#### [What the exercise asks]
Set the records down again in full, with every word kept.

(Extracted entries begins)

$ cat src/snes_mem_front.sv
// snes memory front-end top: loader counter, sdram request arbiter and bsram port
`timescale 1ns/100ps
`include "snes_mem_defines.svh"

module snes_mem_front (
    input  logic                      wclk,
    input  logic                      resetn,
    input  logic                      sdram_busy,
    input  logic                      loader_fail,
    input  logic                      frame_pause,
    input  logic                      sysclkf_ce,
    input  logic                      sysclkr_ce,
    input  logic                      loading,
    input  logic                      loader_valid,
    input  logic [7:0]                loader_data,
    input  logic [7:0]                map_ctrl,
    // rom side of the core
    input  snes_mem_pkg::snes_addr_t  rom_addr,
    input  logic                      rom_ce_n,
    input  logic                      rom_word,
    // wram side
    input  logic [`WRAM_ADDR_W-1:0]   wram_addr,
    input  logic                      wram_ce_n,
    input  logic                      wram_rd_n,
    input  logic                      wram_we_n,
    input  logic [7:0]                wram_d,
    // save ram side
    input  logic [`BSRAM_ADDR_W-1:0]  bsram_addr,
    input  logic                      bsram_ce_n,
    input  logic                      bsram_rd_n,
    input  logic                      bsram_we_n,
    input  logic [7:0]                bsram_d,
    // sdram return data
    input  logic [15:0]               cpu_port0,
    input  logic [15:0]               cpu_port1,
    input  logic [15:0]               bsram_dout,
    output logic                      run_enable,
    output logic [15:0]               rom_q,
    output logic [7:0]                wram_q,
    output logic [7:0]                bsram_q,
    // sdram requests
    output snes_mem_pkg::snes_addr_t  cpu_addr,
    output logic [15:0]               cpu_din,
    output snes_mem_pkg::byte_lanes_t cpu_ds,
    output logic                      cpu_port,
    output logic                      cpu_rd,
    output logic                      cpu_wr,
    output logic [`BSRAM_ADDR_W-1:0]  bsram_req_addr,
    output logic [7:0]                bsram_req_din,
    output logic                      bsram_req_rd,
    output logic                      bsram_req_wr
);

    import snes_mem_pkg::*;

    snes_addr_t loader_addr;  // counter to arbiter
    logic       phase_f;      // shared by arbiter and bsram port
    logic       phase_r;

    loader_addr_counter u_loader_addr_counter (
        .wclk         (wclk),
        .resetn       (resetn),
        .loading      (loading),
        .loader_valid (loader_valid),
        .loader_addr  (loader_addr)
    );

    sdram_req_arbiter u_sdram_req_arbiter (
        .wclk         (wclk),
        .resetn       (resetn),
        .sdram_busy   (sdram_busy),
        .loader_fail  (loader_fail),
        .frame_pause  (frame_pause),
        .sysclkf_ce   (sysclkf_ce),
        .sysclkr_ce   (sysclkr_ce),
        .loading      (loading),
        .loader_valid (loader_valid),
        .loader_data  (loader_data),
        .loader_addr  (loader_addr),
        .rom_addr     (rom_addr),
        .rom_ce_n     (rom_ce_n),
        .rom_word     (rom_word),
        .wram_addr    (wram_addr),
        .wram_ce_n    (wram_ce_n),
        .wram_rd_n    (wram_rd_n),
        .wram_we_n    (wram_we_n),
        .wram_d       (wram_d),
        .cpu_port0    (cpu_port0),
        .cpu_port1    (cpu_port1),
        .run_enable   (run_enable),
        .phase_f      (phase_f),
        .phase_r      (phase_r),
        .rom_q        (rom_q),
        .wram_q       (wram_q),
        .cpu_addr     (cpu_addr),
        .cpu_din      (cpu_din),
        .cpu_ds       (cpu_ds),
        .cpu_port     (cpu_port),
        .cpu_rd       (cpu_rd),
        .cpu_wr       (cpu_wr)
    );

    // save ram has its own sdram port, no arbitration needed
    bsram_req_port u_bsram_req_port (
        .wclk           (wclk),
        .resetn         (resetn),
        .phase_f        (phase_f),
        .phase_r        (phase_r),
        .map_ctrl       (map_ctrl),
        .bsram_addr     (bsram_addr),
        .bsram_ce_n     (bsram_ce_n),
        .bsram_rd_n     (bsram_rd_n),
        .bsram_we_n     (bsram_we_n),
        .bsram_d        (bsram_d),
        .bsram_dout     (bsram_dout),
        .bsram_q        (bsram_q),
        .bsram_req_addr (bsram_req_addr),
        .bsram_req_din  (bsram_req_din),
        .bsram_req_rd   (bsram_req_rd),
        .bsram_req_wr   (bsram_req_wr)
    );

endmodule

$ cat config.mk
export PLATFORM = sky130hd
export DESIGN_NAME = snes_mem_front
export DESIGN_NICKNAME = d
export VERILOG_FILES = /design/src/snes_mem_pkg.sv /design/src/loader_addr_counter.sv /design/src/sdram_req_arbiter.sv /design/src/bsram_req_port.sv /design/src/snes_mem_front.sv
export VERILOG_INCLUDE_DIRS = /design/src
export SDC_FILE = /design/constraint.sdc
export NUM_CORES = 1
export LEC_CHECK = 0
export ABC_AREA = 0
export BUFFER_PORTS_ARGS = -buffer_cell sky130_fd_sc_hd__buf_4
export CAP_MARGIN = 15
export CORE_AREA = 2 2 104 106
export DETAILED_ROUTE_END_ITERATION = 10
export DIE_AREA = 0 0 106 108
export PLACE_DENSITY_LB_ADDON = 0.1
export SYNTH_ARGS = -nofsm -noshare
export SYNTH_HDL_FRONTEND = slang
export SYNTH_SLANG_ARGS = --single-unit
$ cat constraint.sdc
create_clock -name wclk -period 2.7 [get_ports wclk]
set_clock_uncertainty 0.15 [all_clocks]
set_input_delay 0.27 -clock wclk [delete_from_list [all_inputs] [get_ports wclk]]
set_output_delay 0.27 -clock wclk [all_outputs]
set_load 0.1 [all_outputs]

(Extracted entries ends)

#### [Response to the exercise]
$ cat src/snes_mem_front.sv
// snes memory front-end top: loader counter, sdram request arbiter and bsram port
`timescale 1ns/100ps
`include "snes_mem_defines.svh"

module snes_mem_front (
    input  logic                      wclk,
    input  logic                      resetn,
    input  logic                      sdram_busy,
    input  logic                      loader_fail,
    input  logic                      frame_pause,
    input  logic                      sysclkf_ce,
    input  logic                      sysclkr_ce,
    input  logic                      loading,
    input  logic                      loader_valid,
    input  logic [7:0]                loader_data,
    input  logic [7:0]                map_ctrl,
    // rom side of the core
    input  snes_mem_pkg::snes_addr_t  rom_addr,
    input  logic                      rom_ce_n,
    input  logic                      rom_word,
    // wram side
    input  logic [`WRAM_ADDR_W-1:0]   wram_addr,
    input  logic                      wram_ce_n,
    input  logic                      wram_rd_n,
    input  logic                      wram_we_n,
    input  logic [7:0]                wram_d,
    // save ram side
    input  logic [`BSRAM_ADDR_W-1:0]  bsram_addr,
    input  logic                      bsram_ce_n,
    input  logic                      bsram_rd_n,
    input  logic                      bsram_we_n,
    input  logic [7:0]                bsram_d,
    // sdram return data
    input  logic [15:0]               cpu_port0,
    input  logic [15:0]               cpu_port1,
    input  logic [15:0]               bsram_dout,
    output logic                      run_enable,
    output logic [15:0]               rom_q,
    output logic [7:0]                wram_q,
    output logic [7:0]                bsram_q,
    // sdram requests
    output snes_mem_pkg::snes_addr_t  cpu_addr,
    output logic [15:0]               cpu_din,
    output snes_mem_pkg::byte_lanes_t cpu_ds,
    output logic                      cpu_port,
    output logic                      cpu_rd,
    output logic                      cpu_wr,
    output logic [`BSRAM_ADDR_W-1:0]  bsram_req_addr,
    output logic [7:0]                bsram_req_din,
    output logic                      bsram_req_rd,
    output logic                      bsram_req_wr
);

    import snes_mem_pkg::*;

    snes_addr_t loader_addr;  // counter to arbiter
    logic       phase_f;      // shared by arbiter and bsram port
    logic       phase_r;

    loader_addr_counter u_loader_addr_counter (
        .wclk         (wclk),
        .resetn       (resetn),
        .loading      (loading),
        .loader_valid (loader_valid),
        .loader_addr  (loader_addr)
    );

    sdram_req_arbiter u_sdram_req_arbiter (
        .wclk         (wclk),
        .resetn       (resetn),
        .sdram_busy   (sdram_busy),
        .loader_fail  (loader_fail),
        .frame_pause  (frame_pause),
        .sysclkf_ce   (sysclkf_ce),
        .sysclkr_ce   (sysclkr_ce),
        .loading      (loading),
        .loader_valid (loader_valid),
        .loader_data  (loader_data),
        .loader_addr  (loader_addr),
        .rom_addr     (rom_addr),
        .rom_ce_n     (rom_ce_n),
        .rom_word     (rom_word),
        .wram_addr    (wram_addr),
        .wram_ce_n    (wram_ce_n),
        .wram_rd_n    (wram_rd_n),
        .wram_we_n    (wram_we_n),
        .wram_d       (wram_d),
        .cpu_port0    (cpu_port0),
        .cpu_port1    (cpu_port1),
        .run_enable   (run_enable),
        .phase_f      (phase_f),
        .phase_r      (phase_r),
        .rom_q        (rom_q),
        .wram_q       (wram_q),
        .cpu_addr     (cpu_addr),
        .cpu_din      (cpu_din),
        .cpu_ds       (cpu_ds),
        .cpu_port     (cpu_port),
        .cpu_rd       (cpu_rd),
        .cpu_wr       (cpu_wr)
    );

    // save ram has its own sdram port, no arbitration needed
    bsram_req_port u_bsram_req_port (
        .wclk           (wclk),
        .resetn         (resetn),
        .phase_f        (phase_f),
        .phase_r        (phase_r),
        .map_ctrl       (map_ctrl),
        .bsram_addr     (bsram_addr),
        .bsram_ce_n     (bsram_ce_n),
        .bsram_rd_n     (bsram_rd_n),
        .bsram_we_n     (bsram_we_n),
        .bsram_d        (bsram_d),
        .bsram_dout     (bsram_dout),
        .bsram_q        (bsram_q),
        .bsram_req_addr (bsram_req_addr),
        .bsram_req_din  (bsram_req_din),
        .bsram_req_rd   (bsram_req_rd),
        .bsram_req_wr   (bsram_req_wr)
    );

endmodule

$ cat config.mk
export PLATFORM = sky130hd
export DESIGN_NAME = snes_mem_front
export DESIGN_NICKNAME = d
export VERILOG_FILES = /design/src/snes_mem_pkg.sv /design/src/loader_addr_counter.sv /design/src/sdram_req_arbiter.sv /design/src/bsram_req_port.sv /design/src/snes_mem_front.sv
export VERILOG_INCLUDE_DIRS = /design/src
export SDC_FILE = /design/constraint.sdc
export NUM_CORES = 1
export LEC_CHECK = 0
export ABC_AREA = 0
export BUFFER_PORTS_ARGS = -buffer_cell sky130_fd_sc_hd__buf_4
export CAP_MARGIN = 15
export CORE_AREA = 2 2 104 106
export DETAILED_ROUTE_END_ITERATION = 10
export DIE_AREA = 0 0 106 108
export PLACE_DENSITY_LB_ADDON = 0.1
export SYNTH_ARGS = -nofsm -noshare
export SYNTH_HDL_FRONTEND = slang
export SYNTH_SLANG_ARGS = --single-unit
$ cat constraint.sdc
create_clock -name wclk -period 2.7 [get_ports wclk]
set_clock_uncertainty 0.15 [all_clocks]
set_input_delay 0.27 -clock wclk [delete_from_list [all_inputs] [get_ports wclk]]
set_output_delay 0.27 -clock wclk [all_outputs]
set_load 0.1 [all_outputs]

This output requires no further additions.